Structural and biochemical insights into the DNA-binding mode of MjSpt4p:Spt5 complex at the exit tunnel of RNAPII.

Journal of structural biology (2015-10-04)
Gongrui Guo, Yongxiang Gao, Zhongliang Zhu, Debiao Zhao, Zhihong Liu, Huihao Zhou, Liwen Niu, Maikun Teng
ABSTRACT

Spt5 (NusG in bacteria) is the only RNA polymerase-associated factor known to be conserved in all three domains of life. In archaea and eukaryotes, Spt5 associates with Spt4, an elongation factor that is absent in bacteria, to form a functional heterodimeric complex. Previous studies suggest that the Spt4:Spt5 complex interacts directly with DNA at the double-stranded DNA exit tunnel of RNA polymerase to regulate gene transcription. In this study, the DNA-binding ability of Spt4:Spt5 from the archaeon Methanocaldococcus jannaschii was confirmed via nuclear magnetic resonance chemical shift perturbation and fluorescence polarization assays.

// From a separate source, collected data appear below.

`config.mk`:
```
export PLATFORM = sky130hd
export DESIGN_NAME = uart_boot_host
export DESIGN_NICKNAME = d
export VERILOG_FILES = /design/src/rtl/uart_boot_host.sv
export SDC_FILE = /design/constraint.sdc
export NUM_CORES = 1
export LEC_CHECK = 0
export ABC_AREA = 0
export CORE_ASPECT_RATIO = 0.6
export CORE_MARGIN = 3
export CORE_UTILIZATION = 55
export DETAILED_ROUTE_END_ITERATION = 6
export HOLD_SLACK_MARGIN = 0.1
export PLACE_DENSITY = 0.79
export SYNTH_ARGS = -nofsm -noshare
export SYNTH_HDL_FRONTEND = slang
export SYNTH_SLANG_ARGS = --single-unit
```
`constraint.sdc`:
```
create_clock -name clk -period 4.8 [get_ports clk]
set_input_delay 0.96 -clock clk [delete_from_list [all_inputs] [get_ports clk]]
set_output_delay 0.96 -clock clk [all_outputs]
set_load 0.01 [all_outputs]
```
`src/rtl/uart_boot_host.sv`:
```
// uart_boot_host: boots a CPU over a byte UART link.
// Sends length and program after SYNC_PROG, stdin after SYNC_STDIN, then captures output.
module uart_boot_host #(
  parameter int WORD_W = 32,
  parameter int LEN_BYTES = 4,
  parameter logic [7:0] SYNC_PROG = 8'h99,
  parameter logic [7:0] SYNC_STDIN = 8'hAA,
  parameter int ADDR_W = 16,
  parameter int RES_DEPTH = 4096,
  parameter int IDLE_TIMEOUT = 1000000,
  parameter int SYNC_TIMEOUT = 0
) (
  input  logic clk,
  input  logic reset_n,
  input  logic start,
  input  logic [8*LEN_BYTES-1:0] prog_len,
  input  logic [ADDR_W-1:0] stdin_len,
  output logic [ADDR_W-1:0] prog_addr,
  input  logic [WORD_W-1:0] prog_rdata,
  output logic [ADDR_W-1:0] stdin_addr,
  input  logic [7:0] stdin_rdata,
  output logic [7:0] tx_data,
  output logic tx_start,
  input  logic tx_busy,
  input  logic [7:0] rx_data,
  input  logic rx_valid,
  output logic res_we,
  output logic [ADDR_W-1:0] res_addr,
  output logic [7:0] res_data,
  output logic [ADDR_W:0] res_count,
  output logic busy,
  output logic done,
  output logic err_sync_to,
  output logic res_overflow
);
  localparam int LW = 8*LEN_BYTES;
  localparam logic [7:0] LEN_LAST = 8'(LEN_BYTES-1);
  localparam logic [7:0] WB_LAST = 8'(WORD_W/8-1);
  localparam logic [ADDR_W:0] DEPTH = (ADDR_W+1)'(RES_DEPTH);
  localparam logic [31:0] IDLE_LAST = 32'(IDLE_TIMEOUT-1);
  localparam logic [31:0] SYNC_LAST = 32'(SYNC_TIMEOUT-1);
  localparam bit SYNC_EN = SYNC_TIMEOUT > 0;

  typedef enum logic [3:0] {
    IDLE, WAIT_A, SEND_LEN, PROG_FETCH, PROG_SEND,
    WAIT_B, STDIN_SEND, CAPTURE, DONE
  } state_t;

  state_t state, state_nx;
  logic [LW-1:0] plen, pcnt;
  logic [ADDR_W-1:0] slen;
  logic [7:0] cnt;
  logic [1:0] ph;
  logic [WORD_W-1:0] word;
  logic [31:0] timer;
  logic tx_ok, rx_a, rx_b, cap, sync_to, go, snd;
  logic [7:0] snd_byte;

  assign busy = state != IDLE && state != DONE;
  assign done = state == DONE;
  // one guard cycle after every strobe covers the UART's busy rise latency
  assign tx_ok = !tx_busy && !tx_start;
  assign rx_a = rx_valid && rx_data == SYNC_PROG;
  assign rx_b = rx_valid && rx_data == SYNC_STDIN;
  assign cap = state == STDIN_SEND || state == CAPTURE;
  assign sync_to = SYNC_EN && timer == SYNC_LAST;
  assign go = start && (state == IDLE || state == DONE);

  always_comb begin
    state_nx = state;
    snd = 1'b0;
    snd_byte = 8'h00;
    unique case (state)
      IDLE: if (start) state_nx = WAIT_A;
      WAIT_A: begin
        if (rx_a) state_nx = SEND_LEN;
        else if (sync_to) state_nx = DONE;
      end
      SEND_LEN: if (tx_ok) begin
        snd = 1'b1;
        snd_byte = 8'(plen >> {cnt, 3'b000});
        if (cnt == LEN_LAST) state_nx = PROG_FETCH;
      end
      PROG_FETCH: state_nx = (plen == '0) ? WAIT_B : PROG_SEND;
      PROG_SEND: if (ph != 2'd0 && tx_ok) begin
        snd = 1'b1;
        snd_byte = word[7:0];
        if (pcnt + 1'b1 == plen) state_nx = WAIT_B;
        else if (cnt == WB_LAST) state_nx = PROG_FETCH;
      end
      WAIT_B: begin
        if (rx_b) state_nx = (slen == '0) ? CAPTURE : STDIN_SEND;
        else if (sync_to) state_nx = DONE;
      end
      STDIN_SEND: if (ph == 2'd2 && tx_ok) begin
        snd = 1'b1;
        snd_byte = word[7:0];
        if (stdin_addr + 1'b1 == slen) state_nx = CAPTURE;
      end
      CAPTURE: if (!rx_valid && timer == IDLE_LAST) state_nx = DONE;
      DONE: if (start) state_nx = WAIT_A;
      default: state_nx = IDLE;
    endcase
  end

  always_ff @(posedge clk) begin
    if (!reset_n) begin
      state <= IDLE;
      plen <= '0;
      pcnt <= '0;
      slen <= '0;
      cnt <= '0;
      ph <= '0;
      word <= '0;
      timer <= '0;
      prog_addr <= '0;
      stdin_addr <= '0;
      tx_data <= '0;
      tx_start <= 1'b0;
      res_we <= 1'b0;
      res_addr <= '0;
      res_data <= '0;
      res_count <= '0;
      err_sync_to <= 1'b0;
      res_overflow <= 1'b0;
    end else begin
      state <= state_nx;
      tx_start <= snd;
      res_we <= 1'b0;
      if (snd) tx_data <= snd_byte;
      if (state_nx != state || (cap && rx_valid)) timer <= '0;
      else timer <= timer + 1'b1;
      if (go) begin
        plen <= prog_len;
        slen <= stdin_len;
        pcnt <= '0;
        cnt <= '0;
        ph <= '0;
        prog_addr <= '0;
        stdin_addr <= '0;
        res_count <= '0;
        err_sync_to <= 1'b0;
        res_overflow <= 1'b0;
      end
      if (sync_to && ((state == WAIT_A && !rx_a) ||
                      (state == WAIT_B && !rx_b)))
        err_sync_to <= 1'b1;
      if (state == SEND_LEN && snd)
        cnt <= (cnt == LEN_LAST) ? 8'd0 : cnt + 8'd1;
      if (state == PROG_SEND) begin
        if (ph == 2'd0) begin
          word <= prog_rdata;
          ph <= 2'd1;
        end else if (snd) begin
          word <= word >> 8;
          pcnt <= pcnt + 1'b1;
          cnt <= cnt + 8'd1;
          if (state_nx != PROG_SEND) begin
            cnt <= '0;
            ph <= '0;
            prog_addr <= prog_addr + 1'b1;
          end
        end
      end
      // stdin: ph 0 = address out, 1 = data back, 2 = ready to send
      if (state == STDIN_SEND) begin
        if (ph == 2'd0) ph <= 2'd1;
        else if (ph == 2'd1) begin
          word[7:0] <= stdin_rdata;
          ph <= 2'd2;
        end else if (snd) begin
          stdin_addr <= stdin_addr + 1'b1;
          ph <= 2'd0;
        end
      end
      if (cap && rx_valid) begin
        if (res_count < DEPTH) begin
          res_we <= 1'b1;
          res_addr <= res_count[ADDR_W-1:0];
          res_data <= rx_data;
          res_count <= res_count + 1'b1;
        end else begin
          res_overflow <= 1'b1;
        end
      end
    end
  end
endmodule

```
After elaboration in Yosys (flattened, before gate mapping):

Cells that the tools add are included.

* shifts and indexed selects: 1
* reduce and logical (&&, ||, !) cells: 28
* equality and inequality tests: 19
* $add $sub $neg: 6
* bitwise gates (word level): 1
* order comparisons: 1
* muxes and demuxes: 64

Operators by type and width (count)
* two-way mux 32 bit: 6
* two-way mux 16 bit: 10
* two-way mux 8 bit: 14
* adder 32 x 1 -> 32 bit (second input constant): 2
* two-way mux 17 bit: 3
* two-way mux 4 bit: 10
* adder 16 x 1 -> 16 bit (second input constant): 2
* equality test 32 x 20 -> 1 bit (second input constant): 1
* equality test 32 bit: 1
* zero test 32 bit: 1
* one-hot mux 4 bit (8 select lines): 1
* right shift 32 x 11 -> 8 bit: 1
* one-hot mux 8 bit (3 select lines): 1
* two-way mux 2 bit: 9
* adder 17 x 1 -> 17 bit (second input constant): 1
* < comparator 17 x 13 -> 1 bit (second input constant): 1
* equality test 16 bit: 1
* equality test 4 x 3 -> 1 bit (second input constant): 4
* equality test 8 bit (second input constant): 2
* zero test 16 bit: 1
* logical AND 1 bit: 10
* two-way mux 1 bit: 9
* adder 8 x 1 -> 8 bit (second input constant): 1
* equality test 4 x 2 -> 1 bit (second input constant): 2
* other kinds (18): 26

* bits of input ports: 101
* output and inout bits: 87
* bits in registers: 242
* logic and storage cells: 138

Longest topological paths before layout:

* depth after elaboration: 14
* mapped depth: 13
* depth with buffers taken out: 10

Worst setup path before layout:

Ideal clock, no wire load.

* path type: reg2reg
* start: register pcnt[0]
* end: register prog_addr[14]
* setup time: 70 ps
* setup slack: 756 ps
* clock period less this slack: 4044 ps
* data required time: 4730 ps
* arrival: 3973 ps
* cell stages (with the launch flop): 14
* buffers on the path: 3
* cell sequence: dfxtp_1 -> ha_1 -> nand4_4 -> or4_1 -> buf_2 -> xnor2_1 -> a2111o_1 -> or4b_4 -> or4_1 -> buf_2 -> and2_4 -> buf_6 -> or4_1 -> a21oi_1

* word-level cells in the longest chain between the ends: 10

RTL lines
* start: declaration: line 50 `logic [LW-1:0] plen, pcnt;`
* start signal: assignment: line 156 `pcnt <= pcnt + 1'b1;`
* adder 32 x 1 -> 32 bit: line 88 `if (pcnt + 1'b1 == plen) state_nx = WAIT_B;`
* equality test 32 bit: line 88
* two-way mux 4 bit: line 88
* two-way mux 4 bit: line 85 `PROG_SEND: if (ph != 2'd0 && tx_ok) begin`
* one-hot mux 4 bit (8 select lines): line 73 `unique case (state)`
* inequality test 4 x 3 -> 1 bit: line 158 `if (state_nx != PROG_SEND) begin`
* two-way mux 16 bit: line 158
* two-way mux 16 bit: line 154 `end else if (snd) begin`
* two-way mux 16 bit: line 151 `if (ph == 2'd0) begin`
* two-way mux 16 bit: line 150 `if (state == PROG_SEND) begin`
* end signal: assignment: line 161 `prog_addr <= prog_addr + 1'b1;`
* end: declaration: line 18 `output logic [ADDR_W-1:0] prog_addr,`

No other way between the ends.
A chain may end at the register's enable or synchronous reset.

Final worst setup path:

Same ends and word-level chain as after synthesis.

==> results.ini <==
[outcome]
run_status=completed

[detailed_routing]
viasPerCell=6.144
wl_per_cell_um=18.87
dr.pass1.iters=6
drt_iter0_drc=1343
drc=0
antenna_left=0
wl_mm=37.70
dr_total_vias=12280

[yosys]
yosys-top-cells-area=dfxtp_1 (40%), nand2_1 (7.8%), a21oi_1 (6.2%), nor2_1 (4.9%), o21ai_0 (4.1%)
synth.avg_cell_area_um2=7.781
synth_top_cell_by_area=dfxtp_1
synth_flop_cell=dfxtp_1
ys_seq_area_share_pct=39.73
synth_edf_count=0
synthDominantCellAreaShare_pct=39.73
yosys_warnings=0
ys_ff_latch=242
synth_cells=1567
async_reset_ff_share_pct=0
synth_cell_types=71
syn_area_um2=12190
syn_nets=1674

[cells_and_area]
antenna_cells=0
seq_area_um2=4845
area_growth_pct=22.64
drive_above_1_share_pct=5.003
fill_cells=1780
num-nets-final=1812
multi_input_area_um2=6889
post-route-util_pct=69.90

[global_route]
grt_pass1_vias=11120
overflow=0
grt_pass1_wl_mm=60.24
grt_max_degree=59
grt_use_total_pct=31.02
antenna_found_initial=0

[clock_tree]
cts_made_buffers=23
clock-sinks=242
root_buffer=clkbuf_16
path_clk_slew_ns=0.06
htreeDepth=1
post_cts_buffers=0
clkLatencyLatePin_ns=0.51
cts.path.max_buffers=3
cts_resized=0
cts_tree=built
ctsHoldBuffers=0

[timing]
slew_violations=0
finClkSkew_ns=0.01185
final-setup-viol-count=0
worst_pin_slew_ns=1.199
fin_crit_ns=4.435
fin_crit_sh_pct=92.39
rsz0062_at_grt=no
hold_ws_ns=0.4477
setup_tns_ns=0
slew_headroom_pct=19.48
clock.fmax_mhz=225.5
hold_viol_final=0

[critical_path]
crit_required_ns=5.24
crit_fanout=9
criticalPathCategory=flip-flop to flip-flop
worst_ep_arrival_time_ns=4.87
critPathCaptureType=flip-flop
critPathLaunch=pcnt[0]
start_kind=flip-flop
reg2reg_from=pcnt[0]

[flow_run]
cap_violations=0

[placement]
portBuffers=186
dp_hpwl_mm=27.38
place.gp.congestion=0.9819

[worst_hold_path]
hold_path.startpoint=word[19]
hold_path_class=flip-flop to flip-flop

[power_and_ir_drop]
p_leak_uw=0.005237
max-vdd-ir-drop_v=0.0002215
cellPowerDensity_nw_per_um2=284.8

[floorplan]
ioPinCount=188
num_rows=41
start_util_pct=57.00
die_area_um2=24050
die_w_um=198.2
die_h_um=121.3
core_um2=21390

-- power breakdown --
group          switching (uW)  total [uW]  internal (uW)  leakage (uW)
Combinational             181         337            156       0.00291
Clock                     766        1830           1060      0.000369
Sequential               55.1        2090           2040       0.00196
Total                    1000        4260           3260       0.00524
-- sequential cells by signal, indices dropped and copies added, names as in the netlist, 2 cells and up --
signal	cells
pcnt	32
state	4
plen	32
res_data	8
res_addr	16
cnt	8
slen	16
ph	2
word	32
timer	32
prog_addr	16
stdin_addr	16
res_count	17
tx_data	8
-- final timing paths --
path	to	slack, ns	depth (start not counted)
max	prog_addr[14]	0.37	10
min	word[11]	0.45	2
max reg2reg	prog_addr[14]	0.37	10
min reg2reg	word[11]	0.45	2
-- placed cells by master (no fill, tap or decap), types with 8 or more instances in the layout --
cell	instances
nand3b_1	9
clkdlybuf4s50_1	186
and2_1	11
a311oi_1	9
nor2_1	158
nand2_1	253
clkbuf_16	23
nand2b_1	8
nor3_1	36
a211oi_1	12
or3_1	17
mux4_2	8
o21ai_0	101
xor2_1	48
xnor2_1	51
and3_1	40
nand4_1	26
nor4_1	32
or4_1	10
nor3b_1	8
inv_1	24
buf_4	22
a31oi_1	26
dfxtp_1	242
mux2i_1	13
nand3_1	55
a22oi_1	23
a21oi_1	150
-- through the flow --
step / total power [uW] / worst slack [ns] / instance area, um2 / cells
6_report: 4258 / 0.3655 / 14950 / 1998
5_1_grt: 4395 / 0.1357 / 14950 / 1998
4_1_cts: 4268 / 0.4595 / 14950 / 1998
3_5_place_dp: 2460 / 0.4775 / 14210 / 1959
3_3_place_gp: 2454 / 0.5823 / 14210 / 1959
2_1_floorplan: 2286 / 0.7562 / 12190 / 1567
-- worst max-delay path, cell delays in order (launching register included) --
cell and delay [ns]:
dfxtp_1 0.46, ha_1 0.34, nand4_4 0.19, nor4_1 0.80, and4_1 0.31, o22ai_1 0.09, or4b_4 0.59, or4_1 0.68
and2_4 0.26, or4_1 0.49, a21oi_1 0.14
-- synthesized netlist by cell type (all sizes together) (15+ instances only) --
library cell / instances
nand4: 28
inv: 25
xor2: 48
nor4: 34
or3: 17
nand3: 56
clkbuf: 80
a22oi: 23
nand2: 254
o21ai: 102
xnor2: 51
dfxtp: 242
buf: 15
nor3: 37
nor2: 160
a21oi: 150
a31oi: 26
and3: 40
-- layout make-up --
class	count	share of cell area (%)
clock buffer	33	4.435
clock inverter	6	0.5606
inverter	25	0.6443
multi-input combinational	1205	46.07
sequential	242	32.40
tap	279	2.335
timing repair buffer	208	13.56
-- cell families after synthesis --
group / after synthesis / synth area share [%]
XOR/XNOR: 99 / 7.111
other: 1 / 0.03076
buffers and inverters: 120 / 3.940
flip-flops: 242 / 39.73
adder cells (fa/ha/maj): 6 / 0.6157
AO/OA/AOI/OAI: 373 / 18.00
AND/OR/NAND/NOR: 705 / 28.02
multiplexers: 21 / 2.545
-- routing by layer --
metal	wire length [um]	global-route usage [%]	part of all wire, %
met1	17230	45.78	46
met2	14780	43.30	39
met4	806	6.405	2.1
met3	4889	11.13	13
met5	0	0	0
No activity file was read; power rests on OpenSTA's default activity.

Crystallographic analysis of the full-length MjSpt4:Spt5 revealed two distinct conformations of the C-terminal KOW domain of Spt5. A similar alkaline region was found on the Spt4:Spt5 surface in both crystal forms, and identified as double-stranded DNA binding patch through mutagenesis-fluorescence polarization assays. Based on these structural and biochemical data, the Spt4:Spt5-DNA binding model was built for the first time.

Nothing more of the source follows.